Wouldn’t it be great if you knew exactly what questions a hiring manager would be asking you in your next job interview? Unfortunately, we can’t read minds, but here are some of the most popular interview questions, along with advice for answering them all, for 2023.
While we don’t recommend having a canned response for every interview question (in fact, please don’t), we do recommend spending some time getting comfortable with what you might be asked, what hiring managers are really looking for in your responses, and what it takes to show that you’re the right person for the job. Consider this list your interview question and answer study guide!
Tell Me About Yourself
This question seems simple, so many people fail to prepare for it, but it’s crucial and one of the most popular interview questions out there. Here’s the deal: Don’t give your complete employment (or personal) history. Instead, give a pitch—one that’s concise and compelling and that shows exactly why you’re the right fit for the job. Talk a little bit about your current role (including the scope and perhaps one big accomplishment), then give some background as to how you got there and experience you have that’s relevant. Finally, segue into why you want—and would be perfect for—this role.
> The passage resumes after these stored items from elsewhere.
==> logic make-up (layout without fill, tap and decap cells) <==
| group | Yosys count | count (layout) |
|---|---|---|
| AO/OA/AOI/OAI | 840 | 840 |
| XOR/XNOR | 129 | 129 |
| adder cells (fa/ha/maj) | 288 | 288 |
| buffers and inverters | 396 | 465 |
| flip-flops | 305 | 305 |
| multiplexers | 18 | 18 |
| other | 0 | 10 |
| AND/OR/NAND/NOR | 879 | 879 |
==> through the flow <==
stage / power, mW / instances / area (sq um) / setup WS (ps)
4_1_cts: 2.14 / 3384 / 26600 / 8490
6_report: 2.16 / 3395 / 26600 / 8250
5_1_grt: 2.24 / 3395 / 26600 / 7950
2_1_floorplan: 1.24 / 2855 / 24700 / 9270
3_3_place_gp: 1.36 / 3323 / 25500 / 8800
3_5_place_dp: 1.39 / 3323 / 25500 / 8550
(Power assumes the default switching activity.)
Possible answer to “Tell me about yourself.”
“Well, I’m currently an account executive at Smith, where I handle our top-performing client. Before that, I worked at an agency where I was on three different major national healthcare brands. And while I really enjoyed the work that I did, I’d love the chance to dig in much deeper with one specific healthcare company, which is why I’m so excited about this opportunity with Metro Health Center.”
Tell Me About A Time You Made A Mistake
You’re probably not too eager to dig into past blunders when you’re trying to impress an interviewer and land a job. But talking about a mistake and winning someone over aren’t mutually exclusive. In fact, if you do it right, it can help you. The key is to be honest without placing blame on other people, then explain what you learned from your mistake and what actions you took to ensure it didn’t happen again. At the end of the day, employers are looking for folks who are self-aware, can take feedback, and care about doing better.
Possible answer to “Tell me about a time you made a mistake.”
“Early in my career, I missed a deadline that ended up costing us a really big account. There were a lot of factors that contributed to this, but ultimately, I was the one who dropped the ball. From that experience, I went back and thought really hard about what I could’ve controlled and what I would’ve changed. It turns out that I was not nearly as organized as I thought I was. I sat down with my boss, asked for suggestions on how to improve my organizational skills, and a few months later I was able to score an even bigger account for the department.”